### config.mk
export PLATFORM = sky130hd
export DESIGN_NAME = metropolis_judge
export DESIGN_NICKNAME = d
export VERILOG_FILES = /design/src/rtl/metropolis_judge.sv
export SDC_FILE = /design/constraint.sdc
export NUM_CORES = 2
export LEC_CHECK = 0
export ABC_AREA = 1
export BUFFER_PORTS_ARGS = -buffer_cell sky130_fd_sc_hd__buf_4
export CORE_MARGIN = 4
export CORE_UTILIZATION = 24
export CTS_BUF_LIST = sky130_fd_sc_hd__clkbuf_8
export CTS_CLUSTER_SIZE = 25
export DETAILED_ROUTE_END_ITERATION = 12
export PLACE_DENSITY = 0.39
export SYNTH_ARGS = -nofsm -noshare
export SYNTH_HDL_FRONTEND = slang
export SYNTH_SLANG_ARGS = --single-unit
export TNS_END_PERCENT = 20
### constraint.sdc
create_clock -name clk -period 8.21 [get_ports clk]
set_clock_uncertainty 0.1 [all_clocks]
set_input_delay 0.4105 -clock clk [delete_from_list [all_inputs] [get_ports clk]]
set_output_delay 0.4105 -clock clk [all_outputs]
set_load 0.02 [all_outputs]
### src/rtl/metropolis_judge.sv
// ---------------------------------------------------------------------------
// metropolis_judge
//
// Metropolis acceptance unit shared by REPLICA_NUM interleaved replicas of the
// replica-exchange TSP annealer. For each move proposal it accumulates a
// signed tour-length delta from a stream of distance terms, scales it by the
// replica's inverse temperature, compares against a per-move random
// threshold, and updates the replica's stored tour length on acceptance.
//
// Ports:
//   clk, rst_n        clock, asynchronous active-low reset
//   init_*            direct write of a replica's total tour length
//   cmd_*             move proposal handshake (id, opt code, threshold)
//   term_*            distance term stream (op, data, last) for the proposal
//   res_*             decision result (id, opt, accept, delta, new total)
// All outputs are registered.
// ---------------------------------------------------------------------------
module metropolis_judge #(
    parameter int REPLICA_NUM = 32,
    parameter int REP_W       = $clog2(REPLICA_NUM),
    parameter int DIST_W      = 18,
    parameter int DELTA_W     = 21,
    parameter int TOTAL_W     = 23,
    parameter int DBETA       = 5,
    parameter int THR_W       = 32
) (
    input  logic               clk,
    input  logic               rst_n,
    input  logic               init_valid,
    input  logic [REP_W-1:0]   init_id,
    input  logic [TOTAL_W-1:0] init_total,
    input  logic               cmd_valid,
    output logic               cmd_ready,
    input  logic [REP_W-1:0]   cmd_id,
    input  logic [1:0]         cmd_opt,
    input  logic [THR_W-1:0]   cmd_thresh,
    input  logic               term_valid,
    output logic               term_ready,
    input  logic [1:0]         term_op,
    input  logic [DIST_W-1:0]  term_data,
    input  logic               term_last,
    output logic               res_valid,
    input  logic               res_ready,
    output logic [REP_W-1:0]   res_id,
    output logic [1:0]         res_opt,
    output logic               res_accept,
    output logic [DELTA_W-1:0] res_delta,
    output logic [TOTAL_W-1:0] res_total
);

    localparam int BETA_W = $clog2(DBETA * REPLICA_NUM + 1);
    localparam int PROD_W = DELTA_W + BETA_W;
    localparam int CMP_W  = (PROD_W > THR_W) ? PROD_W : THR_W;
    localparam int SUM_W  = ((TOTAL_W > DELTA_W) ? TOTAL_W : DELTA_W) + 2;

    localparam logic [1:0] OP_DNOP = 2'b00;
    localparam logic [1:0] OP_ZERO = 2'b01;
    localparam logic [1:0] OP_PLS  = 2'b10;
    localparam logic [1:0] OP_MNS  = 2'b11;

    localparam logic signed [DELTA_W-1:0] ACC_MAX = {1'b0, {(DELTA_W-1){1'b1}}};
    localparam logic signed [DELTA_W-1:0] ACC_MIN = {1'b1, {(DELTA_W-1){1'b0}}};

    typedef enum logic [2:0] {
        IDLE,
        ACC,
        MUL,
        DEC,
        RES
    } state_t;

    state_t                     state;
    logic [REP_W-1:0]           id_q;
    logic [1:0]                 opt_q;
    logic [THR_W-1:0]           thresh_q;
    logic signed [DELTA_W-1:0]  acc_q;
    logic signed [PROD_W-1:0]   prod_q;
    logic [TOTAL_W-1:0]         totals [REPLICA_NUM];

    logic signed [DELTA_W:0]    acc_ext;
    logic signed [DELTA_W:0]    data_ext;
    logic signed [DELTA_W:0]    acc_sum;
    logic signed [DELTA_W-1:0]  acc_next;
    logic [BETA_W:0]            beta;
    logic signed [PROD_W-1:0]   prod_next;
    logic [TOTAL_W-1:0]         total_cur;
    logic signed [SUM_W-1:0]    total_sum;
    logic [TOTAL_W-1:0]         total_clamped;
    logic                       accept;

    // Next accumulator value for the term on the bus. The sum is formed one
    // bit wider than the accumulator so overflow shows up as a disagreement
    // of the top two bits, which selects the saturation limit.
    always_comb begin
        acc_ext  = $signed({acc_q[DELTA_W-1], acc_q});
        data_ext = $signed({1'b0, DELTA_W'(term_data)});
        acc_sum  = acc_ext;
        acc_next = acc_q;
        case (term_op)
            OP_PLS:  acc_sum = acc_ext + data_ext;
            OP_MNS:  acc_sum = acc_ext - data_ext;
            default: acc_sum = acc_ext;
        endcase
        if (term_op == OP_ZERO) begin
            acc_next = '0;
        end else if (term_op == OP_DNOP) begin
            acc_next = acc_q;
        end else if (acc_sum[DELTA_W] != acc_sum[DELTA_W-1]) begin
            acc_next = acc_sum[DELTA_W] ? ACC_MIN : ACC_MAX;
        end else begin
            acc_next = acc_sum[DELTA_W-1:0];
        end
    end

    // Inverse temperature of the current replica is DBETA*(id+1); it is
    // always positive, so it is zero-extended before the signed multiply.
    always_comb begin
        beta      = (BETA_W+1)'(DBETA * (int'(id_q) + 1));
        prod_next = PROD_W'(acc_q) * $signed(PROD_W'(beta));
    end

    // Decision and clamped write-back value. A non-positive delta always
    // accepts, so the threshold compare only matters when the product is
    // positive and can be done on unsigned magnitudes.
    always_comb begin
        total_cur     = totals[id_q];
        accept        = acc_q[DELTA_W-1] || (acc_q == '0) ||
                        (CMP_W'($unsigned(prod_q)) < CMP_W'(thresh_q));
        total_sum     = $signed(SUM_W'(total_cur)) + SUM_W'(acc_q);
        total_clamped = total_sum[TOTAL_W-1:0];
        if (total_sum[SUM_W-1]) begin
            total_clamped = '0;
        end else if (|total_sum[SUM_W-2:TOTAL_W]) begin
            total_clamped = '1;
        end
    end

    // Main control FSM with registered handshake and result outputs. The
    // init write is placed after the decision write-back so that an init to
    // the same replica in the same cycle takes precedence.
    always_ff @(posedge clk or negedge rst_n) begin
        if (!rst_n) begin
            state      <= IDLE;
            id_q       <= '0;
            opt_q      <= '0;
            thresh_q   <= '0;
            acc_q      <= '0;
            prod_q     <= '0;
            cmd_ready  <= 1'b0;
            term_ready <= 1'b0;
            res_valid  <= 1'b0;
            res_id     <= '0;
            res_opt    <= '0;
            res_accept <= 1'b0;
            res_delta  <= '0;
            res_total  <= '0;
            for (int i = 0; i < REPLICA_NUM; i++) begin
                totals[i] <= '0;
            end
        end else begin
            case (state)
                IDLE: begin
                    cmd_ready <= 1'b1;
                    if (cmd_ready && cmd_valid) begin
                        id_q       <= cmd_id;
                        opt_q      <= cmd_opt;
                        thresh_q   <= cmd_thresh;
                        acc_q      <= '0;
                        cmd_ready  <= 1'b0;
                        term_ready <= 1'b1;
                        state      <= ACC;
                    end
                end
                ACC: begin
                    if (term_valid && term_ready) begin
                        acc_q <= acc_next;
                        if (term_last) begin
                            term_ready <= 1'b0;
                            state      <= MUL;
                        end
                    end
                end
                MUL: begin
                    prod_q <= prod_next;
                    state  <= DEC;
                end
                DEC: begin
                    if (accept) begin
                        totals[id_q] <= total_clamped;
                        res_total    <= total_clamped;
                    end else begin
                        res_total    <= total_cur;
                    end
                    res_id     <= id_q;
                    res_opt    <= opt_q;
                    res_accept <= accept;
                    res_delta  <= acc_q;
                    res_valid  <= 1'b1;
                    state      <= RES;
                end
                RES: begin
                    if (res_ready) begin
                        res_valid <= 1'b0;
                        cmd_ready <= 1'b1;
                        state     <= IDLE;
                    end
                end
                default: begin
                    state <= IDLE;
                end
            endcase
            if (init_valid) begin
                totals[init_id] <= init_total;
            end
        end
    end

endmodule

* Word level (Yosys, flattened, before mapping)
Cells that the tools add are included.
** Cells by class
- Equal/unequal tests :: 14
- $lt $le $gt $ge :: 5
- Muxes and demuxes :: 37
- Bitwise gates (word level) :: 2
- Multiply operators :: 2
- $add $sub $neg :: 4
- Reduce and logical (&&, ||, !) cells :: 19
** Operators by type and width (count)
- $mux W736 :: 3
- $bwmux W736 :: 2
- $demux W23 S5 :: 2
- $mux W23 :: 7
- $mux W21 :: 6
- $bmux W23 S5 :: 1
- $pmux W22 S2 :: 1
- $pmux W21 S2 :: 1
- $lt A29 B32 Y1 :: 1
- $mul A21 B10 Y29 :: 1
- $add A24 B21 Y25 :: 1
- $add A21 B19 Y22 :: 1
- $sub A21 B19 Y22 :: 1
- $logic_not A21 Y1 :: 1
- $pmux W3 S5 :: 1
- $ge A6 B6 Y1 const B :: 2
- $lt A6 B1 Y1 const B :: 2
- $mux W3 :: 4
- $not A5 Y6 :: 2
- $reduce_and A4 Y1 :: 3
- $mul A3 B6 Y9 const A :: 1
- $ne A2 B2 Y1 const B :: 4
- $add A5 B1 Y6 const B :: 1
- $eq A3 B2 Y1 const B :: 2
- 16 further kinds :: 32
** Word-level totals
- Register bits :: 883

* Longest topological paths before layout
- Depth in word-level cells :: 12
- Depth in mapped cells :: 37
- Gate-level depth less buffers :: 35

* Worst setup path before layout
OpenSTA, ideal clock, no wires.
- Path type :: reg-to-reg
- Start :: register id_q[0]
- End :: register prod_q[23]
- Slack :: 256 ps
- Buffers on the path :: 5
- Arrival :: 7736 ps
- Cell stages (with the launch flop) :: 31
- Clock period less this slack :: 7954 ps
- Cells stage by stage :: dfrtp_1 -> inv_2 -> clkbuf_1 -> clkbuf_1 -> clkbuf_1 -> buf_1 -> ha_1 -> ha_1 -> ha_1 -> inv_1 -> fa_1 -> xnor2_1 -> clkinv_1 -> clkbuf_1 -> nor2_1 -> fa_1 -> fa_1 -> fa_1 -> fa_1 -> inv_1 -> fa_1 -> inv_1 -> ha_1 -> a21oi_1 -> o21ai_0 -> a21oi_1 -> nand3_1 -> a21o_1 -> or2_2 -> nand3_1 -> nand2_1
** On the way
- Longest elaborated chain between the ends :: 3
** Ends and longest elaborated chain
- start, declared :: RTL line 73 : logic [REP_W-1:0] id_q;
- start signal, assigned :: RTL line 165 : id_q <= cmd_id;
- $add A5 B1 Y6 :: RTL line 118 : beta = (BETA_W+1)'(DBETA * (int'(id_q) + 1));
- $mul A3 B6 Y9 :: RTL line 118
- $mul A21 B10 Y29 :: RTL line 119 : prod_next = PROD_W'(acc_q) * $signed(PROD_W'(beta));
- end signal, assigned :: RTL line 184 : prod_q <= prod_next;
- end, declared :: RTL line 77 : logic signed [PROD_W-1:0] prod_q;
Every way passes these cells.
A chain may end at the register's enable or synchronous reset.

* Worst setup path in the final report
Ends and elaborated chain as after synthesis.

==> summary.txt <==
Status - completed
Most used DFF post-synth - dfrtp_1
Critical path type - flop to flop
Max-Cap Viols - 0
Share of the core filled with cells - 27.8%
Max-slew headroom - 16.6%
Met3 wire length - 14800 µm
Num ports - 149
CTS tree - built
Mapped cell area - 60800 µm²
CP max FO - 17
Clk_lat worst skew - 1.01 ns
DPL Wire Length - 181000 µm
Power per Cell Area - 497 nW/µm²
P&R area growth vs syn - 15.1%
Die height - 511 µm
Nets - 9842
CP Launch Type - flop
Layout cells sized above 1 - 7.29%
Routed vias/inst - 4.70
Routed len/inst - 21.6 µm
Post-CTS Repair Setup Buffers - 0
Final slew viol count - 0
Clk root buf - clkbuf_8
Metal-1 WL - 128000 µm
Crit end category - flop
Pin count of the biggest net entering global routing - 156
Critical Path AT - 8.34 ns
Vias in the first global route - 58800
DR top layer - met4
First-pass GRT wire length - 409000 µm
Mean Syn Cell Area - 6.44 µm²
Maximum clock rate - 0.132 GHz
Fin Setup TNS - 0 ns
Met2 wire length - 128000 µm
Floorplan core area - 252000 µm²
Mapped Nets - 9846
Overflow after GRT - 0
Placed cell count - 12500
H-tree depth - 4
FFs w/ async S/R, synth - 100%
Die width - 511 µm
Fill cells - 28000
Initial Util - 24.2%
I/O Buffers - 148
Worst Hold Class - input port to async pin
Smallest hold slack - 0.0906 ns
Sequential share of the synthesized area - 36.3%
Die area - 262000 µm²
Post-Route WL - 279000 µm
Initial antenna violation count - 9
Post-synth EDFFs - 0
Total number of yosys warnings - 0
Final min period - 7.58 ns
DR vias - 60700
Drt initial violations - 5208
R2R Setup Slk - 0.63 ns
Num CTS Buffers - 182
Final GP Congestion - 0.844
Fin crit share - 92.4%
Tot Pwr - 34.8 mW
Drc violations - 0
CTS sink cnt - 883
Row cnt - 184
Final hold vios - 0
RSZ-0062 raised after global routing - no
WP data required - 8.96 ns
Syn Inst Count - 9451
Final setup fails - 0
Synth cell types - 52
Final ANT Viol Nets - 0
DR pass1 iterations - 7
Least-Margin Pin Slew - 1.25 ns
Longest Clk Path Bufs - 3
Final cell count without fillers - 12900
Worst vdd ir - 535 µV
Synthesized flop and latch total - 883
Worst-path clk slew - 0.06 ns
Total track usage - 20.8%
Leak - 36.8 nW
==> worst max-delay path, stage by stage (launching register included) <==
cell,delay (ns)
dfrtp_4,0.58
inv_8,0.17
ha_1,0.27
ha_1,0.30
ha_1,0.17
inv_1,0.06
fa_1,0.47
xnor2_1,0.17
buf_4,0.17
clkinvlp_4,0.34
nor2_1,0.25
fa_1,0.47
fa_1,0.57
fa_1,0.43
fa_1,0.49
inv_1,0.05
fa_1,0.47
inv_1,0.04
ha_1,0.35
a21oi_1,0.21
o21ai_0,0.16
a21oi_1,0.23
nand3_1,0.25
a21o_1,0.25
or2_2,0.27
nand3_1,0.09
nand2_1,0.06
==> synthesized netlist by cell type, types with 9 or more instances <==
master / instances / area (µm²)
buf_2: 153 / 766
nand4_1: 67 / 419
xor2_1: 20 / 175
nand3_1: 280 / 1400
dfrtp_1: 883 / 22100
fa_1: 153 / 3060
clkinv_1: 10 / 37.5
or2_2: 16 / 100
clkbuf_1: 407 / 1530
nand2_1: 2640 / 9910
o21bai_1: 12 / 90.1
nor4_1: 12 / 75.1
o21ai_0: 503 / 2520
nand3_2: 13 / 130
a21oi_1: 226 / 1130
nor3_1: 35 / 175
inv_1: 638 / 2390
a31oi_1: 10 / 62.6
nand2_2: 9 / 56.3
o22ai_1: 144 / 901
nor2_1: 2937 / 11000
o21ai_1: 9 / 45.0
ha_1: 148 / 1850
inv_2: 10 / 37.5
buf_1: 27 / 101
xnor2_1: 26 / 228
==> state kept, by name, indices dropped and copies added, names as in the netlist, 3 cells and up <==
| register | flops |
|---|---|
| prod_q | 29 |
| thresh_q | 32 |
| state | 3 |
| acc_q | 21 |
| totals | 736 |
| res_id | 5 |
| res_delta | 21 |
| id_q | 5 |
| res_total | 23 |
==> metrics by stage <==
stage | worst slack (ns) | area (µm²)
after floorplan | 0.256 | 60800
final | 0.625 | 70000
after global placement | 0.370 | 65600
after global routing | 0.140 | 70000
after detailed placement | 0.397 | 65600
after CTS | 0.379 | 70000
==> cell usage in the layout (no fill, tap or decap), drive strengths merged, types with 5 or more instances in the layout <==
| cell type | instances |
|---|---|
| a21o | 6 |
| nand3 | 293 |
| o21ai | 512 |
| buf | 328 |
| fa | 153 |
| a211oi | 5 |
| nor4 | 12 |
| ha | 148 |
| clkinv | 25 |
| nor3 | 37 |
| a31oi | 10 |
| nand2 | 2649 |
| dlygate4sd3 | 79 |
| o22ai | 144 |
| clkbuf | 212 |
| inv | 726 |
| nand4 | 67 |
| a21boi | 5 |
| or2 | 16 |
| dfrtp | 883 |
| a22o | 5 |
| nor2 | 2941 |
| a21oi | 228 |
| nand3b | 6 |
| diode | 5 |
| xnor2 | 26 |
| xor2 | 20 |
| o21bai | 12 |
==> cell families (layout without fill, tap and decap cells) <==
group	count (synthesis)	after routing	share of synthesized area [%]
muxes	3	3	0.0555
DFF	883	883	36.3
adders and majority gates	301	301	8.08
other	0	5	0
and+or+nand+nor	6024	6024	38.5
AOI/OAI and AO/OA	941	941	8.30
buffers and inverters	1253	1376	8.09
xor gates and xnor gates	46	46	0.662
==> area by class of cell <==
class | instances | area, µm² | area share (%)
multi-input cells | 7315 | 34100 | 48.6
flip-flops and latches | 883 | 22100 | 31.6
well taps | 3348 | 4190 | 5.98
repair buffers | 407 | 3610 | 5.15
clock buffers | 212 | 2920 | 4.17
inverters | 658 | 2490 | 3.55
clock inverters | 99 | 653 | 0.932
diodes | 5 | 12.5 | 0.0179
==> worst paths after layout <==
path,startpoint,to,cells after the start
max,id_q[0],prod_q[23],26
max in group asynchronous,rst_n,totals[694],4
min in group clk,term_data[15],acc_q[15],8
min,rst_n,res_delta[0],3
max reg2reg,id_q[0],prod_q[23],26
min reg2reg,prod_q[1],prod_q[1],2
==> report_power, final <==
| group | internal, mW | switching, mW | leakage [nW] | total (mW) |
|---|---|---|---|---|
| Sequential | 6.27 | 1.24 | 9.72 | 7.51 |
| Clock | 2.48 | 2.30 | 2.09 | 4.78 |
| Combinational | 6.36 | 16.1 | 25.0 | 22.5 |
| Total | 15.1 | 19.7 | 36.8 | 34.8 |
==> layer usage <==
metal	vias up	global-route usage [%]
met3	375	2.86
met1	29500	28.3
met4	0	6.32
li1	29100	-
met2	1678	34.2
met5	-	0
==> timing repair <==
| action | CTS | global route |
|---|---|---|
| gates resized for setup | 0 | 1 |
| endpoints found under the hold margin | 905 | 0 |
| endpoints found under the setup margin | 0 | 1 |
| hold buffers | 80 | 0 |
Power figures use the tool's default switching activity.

→ What you have to do
Reproduce each line in the listing above that mentions the string "default".

→ Reply
            default: acc_sum = acc_ext;
                default: begin
Power figures use the tool's default switching activity.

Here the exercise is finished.